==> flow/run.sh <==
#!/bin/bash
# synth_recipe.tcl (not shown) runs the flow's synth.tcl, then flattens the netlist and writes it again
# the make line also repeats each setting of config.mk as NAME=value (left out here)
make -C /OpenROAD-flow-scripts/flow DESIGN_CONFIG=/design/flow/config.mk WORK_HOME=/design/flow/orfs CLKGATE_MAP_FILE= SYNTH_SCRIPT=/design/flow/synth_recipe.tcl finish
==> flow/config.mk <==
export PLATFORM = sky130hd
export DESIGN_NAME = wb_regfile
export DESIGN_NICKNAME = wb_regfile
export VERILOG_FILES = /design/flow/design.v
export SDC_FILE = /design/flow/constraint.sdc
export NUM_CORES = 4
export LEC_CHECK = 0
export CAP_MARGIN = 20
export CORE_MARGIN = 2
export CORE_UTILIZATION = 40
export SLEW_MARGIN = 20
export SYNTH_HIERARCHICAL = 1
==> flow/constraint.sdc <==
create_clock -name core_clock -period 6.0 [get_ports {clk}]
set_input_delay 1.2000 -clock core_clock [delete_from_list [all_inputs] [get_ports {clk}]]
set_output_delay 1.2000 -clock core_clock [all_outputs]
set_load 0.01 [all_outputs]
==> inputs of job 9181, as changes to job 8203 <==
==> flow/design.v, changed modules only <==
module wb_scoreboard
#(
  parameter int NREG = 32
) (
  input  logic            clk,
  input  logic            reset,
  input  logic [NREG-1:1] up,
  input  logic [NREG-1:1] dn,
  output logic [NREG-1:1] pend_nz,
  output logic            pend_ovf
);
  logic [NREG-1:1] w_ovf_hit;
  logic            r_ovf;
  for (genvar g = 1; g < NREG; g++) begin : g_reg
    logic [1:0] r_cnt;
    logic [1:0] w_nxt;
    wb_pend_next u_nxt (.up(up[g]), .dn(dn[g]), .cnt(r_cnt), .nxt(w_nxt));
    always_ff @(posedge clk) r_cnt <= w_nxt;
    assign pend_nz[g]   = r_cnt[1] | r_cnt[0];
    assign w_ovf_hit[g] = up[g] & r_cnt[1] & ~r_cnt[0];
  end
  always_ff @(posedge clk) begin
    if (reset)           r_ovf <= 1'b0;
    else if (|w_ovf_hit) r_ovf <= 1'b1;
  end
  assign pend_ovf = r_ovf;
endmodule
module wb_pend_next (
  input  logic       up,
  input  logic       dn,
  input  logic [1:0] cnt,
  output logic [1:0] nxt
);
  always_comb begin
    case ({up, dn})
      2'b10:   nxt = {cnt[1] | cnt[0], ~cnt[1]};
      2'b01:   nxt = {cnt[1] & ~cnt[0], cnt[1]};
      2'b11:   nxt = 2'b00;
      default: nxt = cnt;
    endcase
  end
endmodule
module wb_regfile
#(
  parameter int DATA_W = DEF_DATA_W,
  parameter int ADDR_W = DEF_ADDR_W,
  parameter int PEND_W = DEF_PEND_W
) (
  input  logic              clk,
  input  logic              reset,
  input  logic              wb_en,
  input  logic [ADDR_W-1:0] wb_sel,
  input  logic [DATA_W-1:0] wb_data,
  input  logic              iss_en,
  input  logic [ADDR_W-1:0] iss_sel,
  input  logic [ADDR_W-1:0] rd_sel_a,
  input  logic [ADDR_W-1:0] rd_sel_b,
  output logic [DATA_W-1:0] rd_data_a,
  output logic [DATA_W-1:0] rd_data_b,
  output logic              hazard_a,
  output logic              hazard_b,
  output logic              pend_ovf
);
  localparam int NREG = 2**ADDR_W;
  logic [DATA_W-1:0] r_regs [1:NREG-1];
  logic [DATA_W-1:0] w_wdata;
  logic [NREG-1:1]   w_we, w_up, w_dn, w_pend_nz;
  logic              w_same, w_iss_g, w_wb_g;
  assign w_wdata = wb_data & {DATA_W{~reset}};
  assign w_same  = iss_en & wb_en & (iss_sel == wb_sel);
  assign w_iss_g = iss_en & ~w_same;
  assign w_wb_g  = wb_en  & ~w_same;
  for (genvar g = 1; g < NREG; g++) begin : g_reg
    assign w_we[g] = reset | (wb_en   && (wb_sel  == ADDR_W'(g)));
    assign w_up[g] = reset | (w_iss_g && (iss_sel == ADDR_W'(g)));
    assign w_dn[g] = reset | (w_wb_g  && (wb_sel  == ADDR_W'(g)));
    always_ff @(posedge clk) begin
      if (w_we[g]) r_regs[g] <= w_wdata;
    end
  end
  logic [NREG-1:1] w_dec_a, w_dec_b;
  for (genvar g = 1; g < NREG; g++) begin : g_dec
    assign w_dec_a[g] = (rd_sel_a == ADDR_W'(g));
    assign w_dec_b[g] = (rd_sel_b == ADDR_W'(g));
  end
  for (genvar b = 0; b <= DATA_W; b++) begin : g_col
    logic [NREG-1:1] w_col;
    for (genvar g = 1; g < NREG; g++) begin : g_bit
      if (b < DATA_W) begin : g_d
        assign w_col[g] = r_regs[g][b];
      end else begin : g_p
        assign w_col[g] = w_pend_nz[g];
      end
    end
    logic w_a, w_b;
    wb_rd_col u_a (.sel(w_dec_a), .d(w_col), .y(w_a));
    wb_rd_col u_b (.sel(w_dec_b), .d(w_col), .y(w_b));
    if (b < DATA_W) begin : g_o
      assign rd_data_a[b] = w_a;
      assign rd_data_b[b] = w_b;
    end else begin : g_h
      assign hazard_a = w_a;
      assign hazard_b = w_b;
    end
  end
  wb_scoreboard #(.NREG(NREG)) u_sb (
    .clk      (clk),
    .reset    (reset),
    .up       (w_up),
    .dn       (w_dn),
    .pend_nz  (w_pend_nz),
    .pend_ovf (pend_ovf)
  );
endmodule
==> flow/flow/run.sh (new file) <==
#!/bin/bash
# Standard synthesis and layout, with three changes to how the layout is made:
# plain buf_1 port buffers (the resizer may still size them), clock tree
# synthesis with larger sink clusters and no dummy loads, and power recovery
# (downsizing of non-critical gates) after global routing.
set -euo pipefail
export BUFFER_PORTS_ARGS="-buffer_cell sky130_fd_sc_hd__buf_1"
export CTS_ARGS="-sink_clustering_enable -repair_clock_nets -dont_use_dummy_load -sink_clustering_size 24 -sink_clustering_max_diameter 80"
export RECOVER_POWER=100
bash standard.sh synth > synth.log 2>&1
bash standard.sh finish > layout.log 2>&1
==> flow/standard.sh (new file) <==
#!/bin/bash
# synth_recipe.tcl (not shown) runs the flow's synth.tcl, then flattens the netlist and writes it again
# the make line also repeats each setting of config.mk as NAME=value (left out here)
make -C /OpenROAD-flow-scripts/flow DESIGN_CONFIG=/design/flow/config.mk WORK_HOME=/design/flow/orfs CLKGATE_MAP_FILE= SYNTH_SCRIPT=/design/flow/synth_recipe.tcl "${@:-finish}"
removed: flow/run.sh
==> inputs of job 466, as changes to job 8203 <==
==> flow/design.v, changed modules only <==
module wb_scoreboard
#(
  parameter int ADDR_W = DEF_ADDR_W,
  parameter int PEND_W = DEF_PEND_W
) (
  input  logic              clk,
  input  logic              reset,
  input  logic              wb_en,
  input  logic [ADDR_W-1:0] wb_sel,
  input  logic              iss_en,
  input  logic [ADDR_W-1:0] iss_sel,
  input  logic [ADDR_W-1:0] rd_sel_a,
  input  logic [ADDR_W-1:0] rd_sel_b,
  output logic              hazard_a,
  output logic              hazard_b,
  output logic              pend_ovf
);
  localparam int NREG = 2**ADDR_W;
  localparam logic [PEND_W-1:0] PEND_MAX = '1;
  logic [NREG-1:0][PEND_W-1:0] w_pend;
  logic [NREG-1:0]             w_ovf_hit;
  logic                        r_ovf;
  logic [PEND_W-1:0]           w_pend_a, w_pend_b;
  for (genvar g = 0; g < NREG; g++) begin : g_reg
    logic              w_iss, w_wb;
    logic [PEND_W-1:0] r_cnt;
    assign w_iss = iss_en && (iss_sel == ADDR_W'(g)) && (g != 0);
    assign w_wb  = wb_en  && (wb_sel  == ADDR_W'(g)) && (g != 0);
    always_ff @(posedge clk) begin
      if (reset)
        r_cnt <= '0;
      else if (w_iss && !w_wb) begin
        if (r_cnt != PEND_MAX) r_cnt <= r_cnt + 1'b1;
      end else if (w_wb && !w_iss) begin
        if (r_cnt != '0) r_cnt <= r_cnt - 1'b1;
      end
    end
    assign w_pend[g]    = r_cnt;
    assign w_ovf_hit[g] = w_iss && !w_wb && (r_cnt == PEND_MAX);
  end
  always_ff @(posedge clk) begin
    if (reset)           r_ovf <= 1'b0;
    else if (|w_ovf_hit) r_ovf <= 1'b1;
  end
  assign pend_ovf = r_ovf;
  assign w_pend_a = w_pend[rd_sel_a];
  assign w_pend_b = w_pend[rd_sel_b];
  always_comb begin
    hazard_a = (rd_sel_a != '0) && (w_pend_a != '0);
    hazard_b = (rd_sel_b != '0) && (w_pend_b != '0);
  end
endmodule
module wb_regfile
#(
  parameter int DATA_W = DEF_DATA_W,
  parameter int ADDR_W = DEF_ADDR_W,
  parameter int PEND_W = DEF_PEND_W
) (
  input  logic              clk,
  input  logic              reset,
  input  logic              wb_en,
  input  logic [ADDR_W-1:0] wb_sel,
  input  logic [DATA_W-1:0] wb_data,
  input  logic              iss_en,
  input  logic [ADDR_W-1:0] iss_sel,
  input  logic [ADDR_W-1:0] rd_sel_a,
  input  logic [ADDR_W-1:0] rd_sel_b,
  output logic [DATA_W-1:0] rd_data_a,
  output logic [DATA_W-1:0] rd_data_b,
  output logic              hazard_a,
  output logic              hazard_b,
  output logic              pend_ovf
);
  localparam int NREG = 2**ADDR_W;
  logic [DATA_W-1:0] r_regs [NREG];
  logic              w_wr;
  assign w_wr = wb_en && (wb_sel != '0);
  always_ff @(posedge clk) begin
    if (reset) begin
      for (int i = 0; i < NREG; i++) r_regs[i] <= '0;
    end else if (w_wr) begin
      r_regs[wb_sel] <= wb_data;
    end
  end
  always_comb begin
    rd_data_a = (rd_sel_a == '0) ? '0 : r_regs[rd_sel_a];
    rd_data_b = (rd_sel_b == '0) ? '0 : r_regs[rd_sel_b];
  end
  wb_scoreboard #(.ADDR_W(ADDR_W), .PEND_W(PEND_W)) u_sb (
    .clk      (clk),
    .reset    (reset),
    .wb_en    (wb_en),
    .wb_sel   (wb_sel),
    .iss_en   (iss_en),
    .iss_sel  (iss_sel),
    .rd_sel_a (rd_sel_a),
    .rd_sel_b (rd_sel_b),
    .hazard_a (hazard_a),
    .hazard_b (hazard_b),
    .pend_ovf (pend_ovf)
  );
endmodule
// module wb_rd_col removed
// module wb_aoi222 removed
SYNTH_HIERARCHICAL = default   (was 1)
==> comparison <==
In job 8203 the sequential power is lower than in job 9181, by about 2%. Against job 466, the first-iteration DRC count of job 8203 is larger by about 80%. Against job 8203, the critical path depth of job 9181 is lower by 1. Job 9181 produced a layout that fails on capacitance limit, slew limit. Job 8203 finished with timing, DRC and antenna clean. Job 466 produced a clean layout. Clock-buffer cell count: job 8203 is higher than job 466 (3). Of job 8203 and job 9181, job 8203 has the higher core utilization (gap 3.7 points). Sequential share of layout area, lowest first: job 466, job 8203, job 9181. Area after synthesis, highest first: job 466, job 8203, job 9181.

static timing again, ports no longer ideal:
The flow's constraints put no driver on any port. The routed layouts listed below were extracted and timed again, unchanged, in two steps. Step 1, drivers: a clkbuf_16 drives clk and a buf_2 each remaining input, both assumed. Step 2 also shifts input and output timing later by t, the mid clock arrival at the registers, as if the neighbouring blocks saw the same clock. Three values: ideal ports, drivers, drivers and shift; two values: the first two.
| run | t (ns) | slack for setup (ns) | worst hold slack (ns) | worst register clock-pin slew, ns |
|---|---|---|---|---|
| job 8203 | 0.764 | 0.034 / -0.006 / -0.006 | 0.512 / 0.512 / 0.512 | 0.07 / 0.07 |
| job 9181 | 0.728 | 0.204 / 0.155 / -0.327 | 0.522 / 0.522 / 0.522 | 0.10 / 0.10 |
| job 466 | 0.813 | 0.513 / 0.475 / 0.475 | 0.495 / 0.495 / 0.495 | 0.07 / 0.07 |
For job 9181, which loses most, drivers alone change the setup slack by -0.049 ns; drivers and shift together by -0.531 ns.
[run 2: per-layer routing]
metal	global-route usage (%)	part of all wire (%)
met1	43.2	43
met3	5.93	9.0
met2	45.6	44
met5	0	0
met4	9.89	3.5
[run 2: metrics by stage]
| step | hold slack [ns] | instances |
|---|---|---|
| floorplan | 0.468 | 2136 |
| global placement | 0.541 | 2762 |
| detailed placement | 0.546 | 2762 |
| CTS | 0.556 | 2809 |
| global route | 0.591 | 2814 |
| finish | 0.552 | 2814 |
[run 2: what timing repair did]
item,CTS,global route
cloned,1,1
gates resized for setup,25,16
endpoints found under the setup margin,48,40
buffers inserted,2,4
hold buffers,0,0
Source: an optimization exercise on an open RTL-to-GDS flow (aim: small area). Production flows keep margins and buffers that such runs may drop. RTL that was checked went through simulation tests only; none was proved equivalent to the original.

==> inputs of run M <==
==> flow/design.v <==
module reg_file_sb_aoi222 (
    input  logic a1, a2, b1, b2, c1, c2,
    output logic y
);
    assign y = ~((a1 & a2) | (b1 & b2) | (c1 & c2));
endmodule
module reg_file_sb_nand4 (
    input  logic a, b, c, d,
    output logic y
);
    assign y = ~(a & b & c & d);
endmodule
module reg_file_sb_nand3 (
    input  logic a, b, c,
    output logic y
);
    assign y = ~(a & b & c);
endmodule
module reg_file_sb_or3 (
    input  logic a, b, c,
    output logic y
);
    assign y = a | b | c;
endmodule
module reg_file_sb_rbit (
    input  logic [31:1] sel,
    input  logic [31:1] q,
    output logic        y
);
    logic [10:0] w_l;
    logic [2:0]  w_h;
    for (genvar k = 0; k < 10; k++) begin : g_aoi
        reg_file_sb_aoi222 u_aoi (
            .a1(sel[3*k+1]), .a2(q[3*k+1]),
            .b1(sel[3*k+2]), .b2(q[3*k+2]),
            .c1(sel[3*k+3]), .c2(q[3*k+3]),
            .y (w_l[k])
        );
    end
    assign w_l[10] = ~(sel[31] & q[31]);
    reg_file_sb_nand4 u_n0 (.a(w_l[0]), .b(w_l[1]), .c(w_l[2]),  .d(w_l[3]), .y(w_h[0]));
    reg_file_sb_nand4 u_n1 (.a(w_l[4]), .b(w_l[5]), .c(w_l[6]),  .d(w_l[7]), .y(w_h[1]));
    reg_file_sb_nand3 u_n2 (.a(w_l[8]), .b(w_l[9]), .c(w_l[10]),             .y(w_h[2]));
    reg_file_sb_or3   u_o  (.a(w_h[0]), .b(w_h[1]), .c(w_h[2]), .y(y));
endmodule
module reg_file_sb #(
    parameter  int XLEN = 32,
    parameter  int NREG = 32,
    parameter  int NRD  = 2,
    localparam int AW   = $clog2(NREG)
) (
    input  logic                 clk,
    input  logic                 rst,
    input  logic [NRD*AW-1:0]    ra,
    output logic [NRD*XLEN-1:0]  rd,
    output logic [NRD-1:0]       rbusy,
    input  logic                 we0,
    input  logic                 we1,
    input  logic [AW-1:0]        wa0,
    input  logic [AW-1:0]        wa1,
    input  logic [XLEN-1:0]      wd0,
    input  logic [XLEN-1:0]      wd1,
    input  logic                 rsv_en,
    input  logic [AW-1:0]        rsv_addr,
    input  logic                 flush,
    output logic                 rsv_conflict
);
    logic [XLEN-1:0] r_data [NREG];
    logic [XLEN-1:0] w_d    [NREG];
    logic [NREG-1:0] r_vld;
    logic [NREG-1:0] r_busy;
    logic [NREG-1:0] w_busy_nxt;
    logic [XLEN-1:0] w_wd0p;
    logic [XLEN-1:0] w_wd1p;
    logic            r_phase;
    logic            r_rsv_conflict;
    logic            w_rsv_nz;
    logic            w_rsv_wr;
    logic            w_conflict_nxt;
    assign r_data[0]     = {XLEN{1'b0}};
    assign w_d[0]        = {XLEN{1'b0}};
    assign r_vld[0]      = 1'b0;
    assign r_busy[0]     = 1'b0;
    assign w_busy_nxt[0] = 1'b0;
    always_ff @(posedge clk or posedge rst) begin
        if (rst) r_phase <= 1'b0;
        else     r_phase <= ~r_phase;
    end
    assign w_wd0p = wd0 ^ {XLEN{r_phase}};
    assign w_wd1p = wd1 ^ {XLEN{r_phase}};
    genvar g;
    generate
        for (g = 1; g < NREG; g++) begin : g_reg
            logic w_wr0_hit;
            logic w_wr1_hit;
            logic w_rsv_hit;
            logic w_sel1;
            logic w_sel0;
            logic w_hold;
            assign w_wr0_hit = we0 && (wa0 == AW'(g));
            assign w_wr1_hit = we1 && (wa1 == AW'(g));
            assign w_rsv_hit = rsv_en && (rsv_addr == AW'(g));
            assign w_busy_nxt[g] = flush     ? 1'b0 :
                                   w_rsv_hit ? 1'b1 :
                                   (w_wr0_hit || w_wr1_hit) ? 1'b0 : r_busy[g];
            assign w_sel1 = w_wr1_hit;
            assign w_sel0 = w_wr0_hit && !w_wr1_hit;
            assign w_hold = !(w_wr0_hit || w_wr1_hit);
            for (genvar i = 0; i < XLEN; i++) begin : g_bit
                reg_file_sb_aoi222 u_wr (
                    .a1(w_sel1), .a2(w_wd1p[i]),
                    .b1(w_sel0), .b2(w_wd0p[i]),
                    .c1(w_hold), .c2(r_data[g][i]),
                    .y (w_d[g][i])
                );
            end
            always_ff @(posedge clk) begin
                r_data[g] <= w_d[g];
            end
            always_ff @(posedge clk or posedge rst) begin
                if (rst) begin
                    r_vld[g]  <= 1'b0;
                    r_busy[g] <= 1'b0;
                end else begin
                    r_vld[g]  <= r_vld[g] | w_wr0_hit | w_wr1_hit;
                    r_busy[g] <= w_busy_nxt[g];
                end
            end
        end
    endgenerate
    assign w_rsv_nz       = rsv_en && (rsv_addr != {AW{1'b0}});
    assign w_rsv_wr       = (we0 && (wa0 == rsv_addr)) || (we1 && (wa1 == rsv_addr));
    assign w_conflict_nxt = w_rsv_nz && r_busy[rsv_addr] && !w_rsv_wr && !flush;
    always_ff @(posedge clk or posedge rst) begin
        if (rst) r_rsv_conflict <= 1'b0;
        else     r_rsv_conflict <= w_conflict_nxt;
    end
    assign rsv_conflict = r_rsv_conflict;
    genvar p;
    generate
        for (p = 0; p < NRD; p++) begin : g_rd
            logic [AW-1:0]   w_ra;
            logic [NREG-1:1] w_sel;
            logic            w_any;
            logic            w_flip;
            assign w_ra = ra[p*AW +: AW];
            for (genvar r = 1; r < NREG; r++) begin : g_dec
                assign w_sel[r] = (w_ra == AW'(r)) & r_vld[r];
            end
            assign w_any  = |w_sel;
            assign w_flip = w_any & r_phase;
            for (genvar i = 0; i < XLEN; i++) begin : g_bit
                logic            w_y;
                logic [NREG-1:1] w_q;
                for (genvar r = 1; r < NREG; r++) begin : g_q
                    assign w_q[r] = r_data[r][i];
                end
                reg_file_sb_rbit u_rbit (.sel(w_sel), .q(w_q), .y(w_y));
                assign rd[p*XLEN + i] = w_y ^ w_flip;
            end
            assign rbusy[p] = r_busy[w_ra];
        end
    endgenerate
endmodule
Context: an optimization exercise on an open-source flow, tuned for small area, a short achievable clock period and few clock cycles per item. The choices shown serve that exercise and are no tape-out recipe. No run shown here included a check of the RTL's function; only the layout flow was run. Power and IR drop assume default switching activity.

File: flow/constraint.sdc
create_clock -name core_clock -period 7.2 [get_ports {clk}]
set_input_delay 1.4400 -clock core_clock [delete_from_list [all_inputs] [get_ports {clk}]]
set_output_delay 1.4400 -clock core_clock [all_outputs]
set_load 0.01 [all_outputs]
File: flow/flow/run.sh
#!/bin/bash
# The standard layout, with plain buffers (buf_1) rather than delay cells on the ports; ORFS's
# resizer sizes them afterwards as it does every cell. Each step's log is in orfs/logs/.
set -euo pipefail
bash standard.sh "BUFFER_PORTS_ARGS=-buffer_cell sky130_fd_sc_hd__buf_1" finish > standard.log 2>&1
File: flow/standard.sh
#!/bin/bash
# synth_recipe.tcl (not shown) runs the flow's synth.tcl, then flattens the netlist and writes it again
# the make line also repeats each setting of config.mk as NAME=value (left out here)
make -C /OpenROAD-flow-scripts/flow DESIGN_CONFIG=/design/flow/config.mk WORK_HOME=/design/flow/orfs CLKGATE_MAP_FILE= SYNTH_SCRIPT=/design/flow/synth_recipe.tcl "${@:-finish}"
File: flow/config.mk
export PLATFORM = sky130hd
export DESIGN_NAME = mult_stream_mac
export DESIGN_NICKNAME = mult_stream_mac
export VERILOG_FILES = /design/flow/design.v
export SDC_FILE = /design/flow/constraint.sdc
export NUM_CORES = 4
export LEC_CHECK = 0
export CAP_MARGIN = 20
export CORE_MARGIN = 2
export CORE_UTILIZATION = 40
export SETUP_SLACK_MARGIN = 3.6
export SLEW_MARGIN = 20
Background: an optimization exercise with open tools, aiming at small area, a short achievable clock period and few clock cycles per item. Do not read the settings as production practice. For this run, only the layout was checked, not whether the RTL still works. Power is estimated from default activity; no workload was simulated.

[design/flow/constraint.sdc]
create_clock -name core_clock -period 7.5 [get_ports {clock}]
set_input_delay 1.5000 -clock core_clock [delete_from_list [all_inputs] [get_ports {clock}]]
set_output_delay 1.5000 -clock core_clock [all_outputs]
set_load 0.01 [all_outputs]
[design/flow/config.mk]
export PLATFORM = sky130hd
export DESIGN_NAME = dedup_fifo_queue
export DESIGN_NICKNAME = dedup_fifo_queue
export VERILOG_FILES = /design/flow/design.v
export SDC_FILE = /design/flow/constraint.sdc
export NUM_CORES = 4
export LEC_CHECK = 0
export CAP_MARGIN = 20
export CORE_MARGIN = 2
export CORE_UTILIZATION = 40
export SETUP_SLACK_MARGIN = 3.5
export SLEW_MARGIN = 20
[design/flow/run.sh]
#!/bin/bash
# synth_recipe.tcl (not shown) runs the flow's synth.tcl, then flattens the netlist and writes it again
# the make line also repeats each setting of config.mk as NAME=value (left out here)
make -C /OpenROAD-flow-scripts/flow DESIGN_CONFIG=/design/flow/config.mk WORK_HOME=/design/flow/orfs CLKGATE_MAP_FILE= SYNTH_SCRIPT=/design/flow/synth_recipe.tcl finish
[design/flow/design.v]
`timescale 1ns / 1ps
package dfq_pkg;
   localparam int DEPTH  = 128;
   localparam int IDX_W  = $clog2(DEPTH);
   localparam int CNT_W  = $clog2(DEPTH + 1);
   localparam int DATA_W = 32;
   localparam int OCC_W  = 8;
   localparam int KEY_W  = 16;      
   localparam logic [2:0] STATUS_OK    = 3'd0;
   localparam logic [2:0] STATUS_DUP   = 3'd1;
   localparam logic [2:0] STATUS_FULL  = 3'd2;
   localparam logic [2:0] STATUS_EMPTY = 3'd3;
   localparam logic [2:0] STATUS_ZERO  = 3'd4;
endpackage
`timescale 1ns / 1ps
module dfq_ram #(
   parameter int WIDTH = 32,
   parameter int DEPTH = 128
) (
   input  logic                          clock,
   input  logic                          reset,
   input  logic                          wr_en,
   input  logic [$clog2(DEPTH)-1:0]      wr_addr,
   input  logic [WIDTH-1:0]              wr_data,
   input  logic                          clr_en,
   input  logic [$clog2(DEPTH)-1:0]      clr_addr,
   input  logic [DEPTH-1:0]              rd_sel,
   output logic [WIDTH-1:0]              rd_data,
   output logic [DEPTH-1:0][WIDTH-1:0]   q
);
   logic [DEPTH-1:0] we;
   logic [DEPTH-1:0] hold;
   always_comb begin
      for (int i = 0; i < DEPTH; i++) begin
         we[i]   = ~reset & wr_en & (wr_addr == i);
         hold[i] = ~reset & ~(wr_en & (wr_addr == i)) & ~(clr_en & (clr_addr == i));
      end
      rd_data = '0;
      for (int i = 0; i < DEPTH; i++)
         rd_data = rd_data | (q[i] & {WIDTH{rd_sel[i]}});
   end
   always_ff @(posedge clock) begin
      for (int i = 0; i < DEPTH; i++) begin
         q[i] <= (q[i] & {WIDTH{hold[i]}}) | (wr_data & {WIDTH{we[i]}});
      end
   end
endmodule
`timescale 1ns / 1ps
module dfq_match #(
   parameter int WIDTH = 32,
   parameter int DEPTH = 128,
   parameter int KEY_W = 16
) (
   input  logic [DEPTH-1:0][WIDTH-1:0] q,
   input  logic [KEY_W-1:0]            key,
   input  logic [DEPTH-1:0]            kill,
   output logic [DEPTH-1:0]            cand
);
   always_comb begin
      for (int i = 0; i < DEPTH; i++)
         cand[i] = (q[i][KEY_W-1:0] == key) & ~kill[i];
   end
endmodule
module dfq_two #(
   parameter int N = 128
) (
   input  logic [N-1:0] v,
   output logic         any,
   output logic         two
);
   if (N == 1) begin : g_leaf
      assign any = v[0];
      assign two = 1'b0;
   end else begin : g_node
      logic any_l, two_l, any_h, two_h;
      dfq_two #(.N(N / 2)) u_l (.v(v[N/2-1:0]), .any(any_l), .two(two_l));
      dfq_two #(.N(N - N / 2)) u_h (.v(v[N-1:N/2]), .any(any_h), .two(two_h));
      assign any = any_l | any_h;
      assign two = two_l | two_h | (any_l & any_h);
   end
endmodule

TASK ITEM
Check all the records above and select each line where the string "global" is found.

ANSWER SECTION
# (downsizing of non-critical gates) after global routing.
metal	global-route usage (%)	part of all wire (%)
| global placement | 0.541 | 2762 |
| global route | 0.591 | 2814 |
item,CTS,global route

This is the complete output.